The history of Sitaris, as worked out by Fabre and more recently by Valery-Mayet, is a similar story of two strikingly different adaptational larval forms succeeding the triungulin or primitive larval stage. The first larva (Fig. 641, a) is in general like that of Meloë, the second (b) is thick, oval, fleshy, soft-bodied, and with minute legs, evidently of no use, the larva feeding on the honey stored by its host. The pseudo-pupal stage is still more maggot-like than in the corresponding stage of Meloë, and the third larva (f) is thick-bodied, with short thoracic legs.
In the complicated life-history of another cantharid, Epicauta vittata, as worked out by Riley (Fig. 642), we have the same acquisition of new habits and forms after the first larval stage, which evidently were at the outset the result of an adaptation to a change of food and surroundings. The female Epicauta lays its eggs in the same warm, sunny situation as that chosen by locusts (Caloptenus) for depositing their eggs. On hatching, the active minute carnivorous triungulin, ever on the search for eggs, on happening upon a locust egg gnaws into it, and then sucks the contents.
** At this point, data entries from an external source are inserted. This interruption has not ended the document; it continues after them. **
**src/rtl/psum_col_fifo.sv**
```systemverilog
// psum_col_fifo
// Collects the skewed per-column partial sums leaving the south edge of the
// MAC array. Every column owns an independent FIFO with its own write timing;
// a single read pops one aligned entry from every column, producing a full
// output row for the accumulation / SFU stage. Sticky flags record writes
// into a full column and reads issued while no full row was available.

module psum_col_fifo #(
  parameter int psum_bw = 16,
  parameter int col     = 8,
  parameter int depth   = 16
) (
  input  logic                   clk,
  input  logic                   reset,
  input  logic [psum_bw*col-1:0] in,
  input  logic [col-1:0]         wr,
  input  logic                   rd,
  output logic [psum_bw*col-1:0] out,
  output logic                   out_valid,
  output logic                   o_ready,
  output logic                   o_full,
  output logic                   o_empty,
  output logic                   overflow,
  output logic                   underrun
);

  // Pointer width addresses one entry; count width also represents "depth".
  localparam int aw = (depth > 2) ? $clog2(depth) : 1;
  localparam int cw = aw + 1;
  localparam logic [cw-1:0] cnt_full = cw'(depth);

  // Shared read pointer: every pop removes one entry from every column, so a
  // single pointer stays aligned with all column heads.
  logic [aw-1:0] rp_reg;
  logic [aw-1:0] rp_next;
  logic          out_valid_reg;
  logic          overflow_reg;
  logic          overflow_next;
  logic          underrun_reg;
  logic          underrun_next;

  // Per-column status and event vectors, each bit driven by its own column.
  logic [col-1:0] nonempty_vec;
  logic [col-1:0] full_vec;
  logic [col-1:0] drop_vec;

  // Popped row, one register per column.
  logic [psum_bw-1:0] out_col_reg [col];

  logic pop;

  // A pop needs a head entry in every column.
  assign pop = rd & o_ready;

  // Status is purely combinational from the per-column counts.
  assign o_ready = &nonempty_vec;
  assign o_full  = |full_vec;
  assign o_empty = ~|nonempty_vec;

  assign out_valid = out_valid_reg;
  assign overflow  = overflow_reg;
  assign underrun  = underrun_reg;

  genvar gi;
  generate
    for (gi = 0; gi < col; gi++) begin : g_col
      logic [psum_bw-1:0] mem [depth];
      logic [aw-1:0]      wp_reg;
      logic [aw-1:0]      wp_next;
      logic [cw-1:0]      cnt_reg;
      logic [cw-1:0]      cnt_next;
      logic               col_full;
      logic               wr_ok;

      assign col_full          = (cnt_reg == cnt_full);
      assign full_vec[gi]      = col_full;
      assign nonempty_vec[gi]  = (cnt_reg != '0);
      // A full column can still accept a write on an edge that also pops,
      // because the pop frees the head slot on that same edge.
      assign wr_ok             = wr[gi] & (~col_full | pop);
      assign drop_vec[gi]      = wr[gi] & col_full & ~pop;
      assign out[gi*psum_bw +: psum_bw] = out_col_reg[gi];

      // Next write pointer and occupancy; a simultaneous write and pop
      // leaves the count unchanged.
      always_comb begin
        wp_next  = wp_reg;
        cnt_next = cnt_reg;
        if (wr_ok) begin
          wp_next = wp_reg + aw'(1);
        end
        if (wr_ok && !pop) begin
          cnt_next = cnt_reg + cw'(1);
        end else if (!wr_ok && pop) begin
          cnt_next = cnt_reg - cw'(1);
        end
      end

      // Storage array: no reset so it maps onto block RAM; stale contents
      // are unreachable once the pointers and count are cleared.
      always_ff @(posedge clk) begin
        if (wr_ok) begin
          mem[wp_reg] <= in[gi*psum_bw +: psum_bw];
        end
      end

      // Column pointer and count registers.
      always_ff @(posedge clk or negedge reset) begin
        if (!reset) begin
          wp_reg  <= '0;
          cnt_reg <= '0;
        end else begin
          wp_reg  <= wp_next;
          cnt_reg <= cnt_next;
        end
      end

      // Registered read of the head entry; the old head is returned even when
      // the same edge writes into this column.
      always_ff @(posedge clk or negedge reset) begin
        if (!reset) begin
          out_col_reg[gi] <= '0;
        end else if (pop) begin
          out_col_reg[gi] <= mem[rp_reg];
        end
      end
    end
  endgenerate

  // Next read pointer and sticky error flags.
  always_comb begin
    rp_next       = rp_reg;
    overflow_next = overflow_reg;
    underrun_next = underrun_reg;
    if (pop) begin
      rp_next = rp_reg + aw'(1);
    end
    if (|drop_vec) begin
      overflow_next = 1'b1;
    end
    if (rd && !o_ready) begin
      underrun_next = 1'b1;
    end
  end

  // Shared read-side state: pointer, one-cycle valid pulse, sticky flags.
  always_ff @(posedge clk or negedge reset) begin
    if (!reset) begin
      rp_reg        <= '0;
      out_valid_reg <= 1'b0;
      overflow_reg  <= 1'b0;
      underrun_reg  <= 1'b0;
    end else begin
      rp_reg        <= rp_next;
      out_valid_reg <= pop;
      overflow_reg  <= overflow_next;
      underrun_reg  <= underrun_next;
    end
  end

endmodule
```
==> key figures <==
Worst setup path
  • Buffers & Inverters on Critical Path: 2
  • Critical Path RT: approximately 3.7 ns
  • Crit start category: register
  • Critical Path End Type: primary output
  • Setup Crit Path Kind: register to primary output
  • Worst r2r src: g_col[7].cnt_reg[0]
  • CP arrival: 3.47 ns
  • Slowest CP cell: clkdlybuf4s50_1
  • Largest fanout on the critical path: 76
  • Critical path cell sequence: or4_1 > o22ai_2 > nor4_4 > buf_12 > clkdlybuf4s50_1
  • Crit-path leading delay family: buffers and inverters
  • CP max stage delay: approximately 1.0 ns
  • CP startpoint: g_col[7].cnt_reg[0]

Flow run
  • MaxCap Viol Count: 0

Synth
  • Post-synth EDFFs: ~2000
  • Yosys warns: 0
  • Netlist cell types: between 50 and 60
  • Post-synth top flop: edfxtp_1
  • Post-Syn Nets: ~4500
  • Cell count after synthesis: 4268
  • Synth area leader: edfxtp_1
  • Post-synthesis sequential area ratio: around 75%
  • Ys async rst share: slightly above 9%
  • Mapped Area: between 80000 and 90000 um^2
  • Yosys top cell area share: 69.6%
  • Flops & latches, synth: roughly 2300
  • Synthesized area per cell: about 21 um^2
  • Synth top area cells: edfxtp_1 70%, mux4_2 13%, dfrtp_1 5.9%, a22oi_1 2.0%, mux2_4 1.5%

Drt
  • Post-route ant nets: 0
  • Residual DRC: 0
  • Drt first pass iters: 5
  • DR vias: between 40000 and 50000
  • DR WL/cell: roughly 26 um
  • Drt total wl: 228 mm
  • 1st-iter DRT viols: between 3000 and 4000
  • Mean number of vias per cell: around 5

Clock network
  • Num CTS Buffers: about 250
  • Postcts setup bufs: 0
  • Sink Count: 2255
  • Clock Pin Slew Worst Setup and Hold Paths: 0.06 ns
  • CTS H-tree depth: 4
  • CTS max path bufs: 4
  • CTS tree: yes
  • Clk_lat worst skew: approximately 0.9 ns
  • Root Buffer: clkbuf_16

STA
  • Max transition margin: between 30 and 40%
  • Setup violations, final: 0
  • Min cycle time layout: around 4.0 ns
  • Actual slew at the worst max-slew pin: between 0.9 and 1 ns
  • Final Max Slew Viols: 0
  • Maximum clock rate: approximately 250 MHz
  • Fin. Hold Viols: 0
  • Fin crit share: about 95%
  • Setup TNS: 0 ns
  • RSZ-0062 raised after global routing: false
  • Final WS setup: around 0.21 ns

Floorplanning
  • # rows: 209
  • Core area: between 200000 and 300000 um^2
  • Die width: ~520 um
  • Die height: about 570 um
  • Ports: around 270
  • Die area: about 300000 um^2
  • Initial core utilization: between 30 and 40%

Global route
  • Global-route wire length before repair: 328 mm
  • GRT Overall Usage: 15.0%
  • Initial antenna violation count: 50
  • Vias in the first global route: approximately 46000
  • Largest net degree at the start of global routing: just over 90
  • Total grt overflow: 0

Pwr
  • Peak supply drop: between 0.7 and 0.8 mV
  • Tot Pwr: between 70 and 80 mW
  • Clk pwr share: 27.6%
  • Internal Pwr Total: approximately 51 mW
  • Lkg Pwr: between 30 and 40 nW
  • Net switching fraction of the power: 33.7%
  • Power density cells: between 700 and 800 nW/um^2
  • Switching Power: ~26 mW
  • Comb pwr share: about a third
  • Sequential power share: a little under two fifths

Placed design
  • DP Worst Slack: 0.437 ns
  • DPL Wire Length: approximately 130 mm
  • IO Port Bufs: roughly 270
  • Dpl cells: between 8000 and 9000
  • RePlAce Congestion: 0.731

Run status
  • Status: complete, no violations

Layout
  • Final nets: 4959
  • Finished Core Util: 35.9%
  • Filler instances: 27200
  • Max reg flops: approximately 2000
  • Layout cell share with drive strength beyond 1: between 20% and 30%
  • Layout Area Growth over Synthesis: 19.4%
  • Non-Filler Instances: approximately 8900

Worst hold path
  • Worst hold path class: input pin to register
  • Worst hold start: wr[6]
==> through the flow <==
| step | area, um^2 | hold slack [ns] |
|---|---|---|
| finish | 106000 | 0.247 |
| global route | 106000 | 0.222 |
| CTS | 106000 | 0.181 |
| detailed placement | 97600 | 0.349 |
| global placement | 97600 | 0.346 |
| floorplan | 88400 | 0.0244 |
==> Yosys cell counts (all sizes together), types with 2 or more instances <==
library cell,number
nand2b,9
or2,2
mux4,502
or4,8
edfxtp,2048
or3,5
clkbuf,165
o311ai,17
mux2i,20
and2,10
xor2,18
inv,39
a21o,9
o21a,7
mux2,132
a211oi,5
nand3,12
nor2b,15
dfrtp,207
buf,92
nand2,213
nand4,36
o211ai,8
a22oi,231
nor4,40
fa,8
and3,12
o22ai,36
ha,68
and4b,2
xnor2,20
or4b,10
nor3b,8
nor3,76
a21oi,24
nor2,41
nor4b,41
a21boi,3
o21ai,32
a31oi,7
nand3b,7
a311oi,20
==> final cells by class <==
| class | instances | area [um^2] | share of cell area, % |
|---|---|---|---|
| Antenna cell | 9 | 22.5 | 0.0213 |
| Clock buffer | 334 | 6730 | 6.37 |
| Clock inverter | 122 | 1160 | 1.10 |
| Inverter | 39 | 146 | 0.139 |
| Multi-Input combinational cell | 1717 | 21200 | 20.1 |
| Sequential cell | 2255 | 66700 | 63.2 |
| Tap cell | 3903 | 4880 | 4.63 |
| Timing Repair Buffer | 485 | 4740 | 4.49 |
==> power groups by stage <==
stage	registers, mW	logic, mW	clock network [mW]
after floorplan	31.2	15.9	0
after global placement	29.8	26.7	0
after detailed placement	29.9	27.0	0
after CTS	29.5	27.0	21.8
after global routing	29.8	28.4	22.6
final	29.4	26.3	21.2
**config.mk**
```make
export PLATFORM = sky130hd
export DESIGN_NAME = ram64_arbiter
export DESIGN_NICKNAME = d
export VERILOG_FILES = /design/src/rtl/ram64_arbiter_pkg.sv /design/src/rtl/ram64_arbiter_rr_grant2.sv /design/src/rtl/ram64_arbiter.sv
export SDC_FILE = /design/constraint.sdc
export NUM_CORES = 1
export LEC_CHECK = 0
export ABC_CLOCK_PERIOD_IN_PS = 5400
export BUFFER_PORTS_ARGS = -buffer_cell sky130_fd_sc_hd__buf_2
export CELL_PAD_IN_SITES_DETAIL_PLACEMENT = 0
export CELL_PAD_IN_SITES_GLOBAL_PLACEMENT = 2
export CORE_MARGIN = 3
export CORE_UTILIZATION = 26
export DETAILED_ROUTE_END_ITERATION = 8
export PLACE_DENSITY_LB_ADDON = 0.1
export SLEW_MARGIN = 30
export SYNTH_ARGS = -nofsm -noshare
export SYNTH_HDL_FRONTEND = slang
export SYNTH_SLANG_ARGS = --single-unit
```
**constraint.sdc**
```tcl
create_clock -name clk -period 5.4 [get_ports clk]
set_input_delay 1.08 -clock clk [delete_from_list [all_inputs] [get_ports clk]]
set_output_delay 1.08 -clock clk [all_outputs]
set_load 0.01 [all_outputs]
```
`config.mk`:
```
export PLATFORM = sky130hd
export DESIGN_NAME = fc_sequencer
export DESIGN_NICKNAME = d
export VERILOG_FILES = /design/src/rtl/fc_sequencer.sv
export SDC_FILE = /design/constraint.sdc
export NUM_CORES = 1
export LEC_CHECK = 0
export CORE_ASPECT_RATIO = 2
export CORE_UTILIZATION = 40
export CTS_BUF_LIST = sky130_fd_sc_hd__clkbuf_4 sky130_fd_sc_hd__clkbuf_8 sky130_fd_sc_hd__clkbuf_16
export CTS_CLUSTER_DIAMETER = 150
export DETAILED_ROUTE_END_ITERATION = 10
export SETUP_SLACK_MARGIN = 0.2
export SYNTH_ARGS = -nofsm -noshare
export SYNTH_HDL_FRONTEND = slang
export SYNTH_SLANG_ARGS = --single-unit
```
`constraint.sdc`:
```
create_clock -name clk -period 7.8 [get_ports clk]
set_clock_uncertainty 0.05 [all_clocks]
set_input_delay 1.95 -clock clk [delete_from_list [all_inputs] [get_ports clk]]
set_output_delay 1.95 -clock clk [all_outputs]
set_load 0.02 [all_outputs]
```
[src/rtl/stream_mux_nto1.sv]
// N:1 valid/ready stream multiplexer with a registered output stage.
// The source channel comes from sel_i (SEL mode) or from round-robin
// arbitration among the valid channels (RR mode).
module stream_mux_nto1
  import mux_pkg::*;
#(
  parameter int N_CH = 4,
  parameter int DW   = 8,
  parameter int MODE = MUX_MODE_SEL,
  parameter int CHW  = clog2_min1(N_CH)
) (
  input  logic               clk,
  input  logic               rst_n,
  input  logic [N_CH-1:0]    in_valid,
  input  logic [N_CH*DW-1:0] in_data,
  output logic [N_CH-1:0]    in_ready,
  input  logic [CHW-1:0]     sel_i,
  output logic               out_valid,
  output logic [DW-1:0]      out_data,
  output logic [CHW-1:0]     out_ch,
  input  logic               out_ready
);

  logic            r_valid;
  logic [DW-1:0]   r_data;
  logic [CHW-1:0]  r_ch;

  logic            w_slot_free;
  logic [CHW-1:0]  w_cand;
  logic            w_cand_ok;
  logic [N_CH-1:0] w_ready;
  logic            w_take;

  // The output slot can take a word when it is empty or is drained this cycle.
  assign w_slot_free = !r_valid | out_ready;

  if (MODE == MUX_MODE_RR) begin : g_rr
    logic [CHW-1:0] r_rr_ptr;
    logic           w_unused_sel;

    assign w_unused_sel = ^sel_i;

    rr_pick #(.N_CH(N_CH), .CHW(CHW)) u_pick (
      .req     (in_valid),
      .ptr     (r_rr_ptr),
      .gnt_idx (w_cand),
      .gnt_any (w_cand_ok)
    );

    // After each transfer the pointer moves one past the winner, so the
    // winner gets the lowest priority on the next scan.
    always_ff @(posedge clk) begin
      // NOTE: sequential state uses non-blocking assignments, so every
      // register samples pre-edge values no matter the statement order.
      if (!rst_n)      r_rr_ptr <= '0;
      else if (w_take) r_rr_ptr <= (w_cand == CHW'(N_CH - 1)) ? '0 : w_cand + 1'b1;
    end
  end else begin : g_sel
    // An out-of-range select names no channel.
    assign w_cand    = sel_i;
    assign w_cand_ok = (32'(sel_i) < N_CH);
  end

  // Only the candidate lane may see ready. Reset masks it so that no input
  // is acknowledged while the block is held in reset.
  always_comb begin
    w_ready = '0;
    if (rst_n && w_slot_free && w_cand_ok) w_ready[w_cand] = 1'b1;
  end

  assign in_ready = w_ready;
  assign w_take   = |(in_valid & w_ready);

  // Output register. A new word loads on a handshake, even when the old word
  // is popped in the same cycle. A pop with no new word clears valid. A word
  // that is held back by the consumer stays frozen.
  always_ff @(posedge clk) begin
    if (!rst_n) begin
      r_valid <= 1'b0;
      r_data  <= '0;
      r_ch    <= '0;
    end else if (w_take) begin
      r_valid <= 1'b1;
      r_data  <= in_data[w_cand*DW +: DW];
      r_ch    <= w_cand;
    end else if (out_ready) begin
      r_valid <= 1'b0;
    end
  end

  assign out_valid = r_valid;
  assign out_data  = r_data;
  assign out_ch    = r_ch;

endmodule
A second egg is attacked and its contents exhausted, when, owing to its comparatively inactive habits and rich nourishing food after a period of inactivity and rest, the skin splits along its back, and at about the eighth day from beginning to take food the second larva appears, with much smaller and shorter legs, a much smaller head, and with reduced mouth-parts. This is the carabidoid stage of Riley. After feeding for about a week in the egg a second moult occurs, and the change of form is slight, though the mouth-parts and legs are still more rudimentary, and the body assumes “the clumsy aspect of the typical lamellicorn larva.” This Riley denominates the scarabæidoid stage of the second larva.
Fig. 642.—Epicauta cinerea: a, end of 2d larval stage; b, portion of dorsal skin; c, d, coarctate larva; e, f, pupa.—After Riley.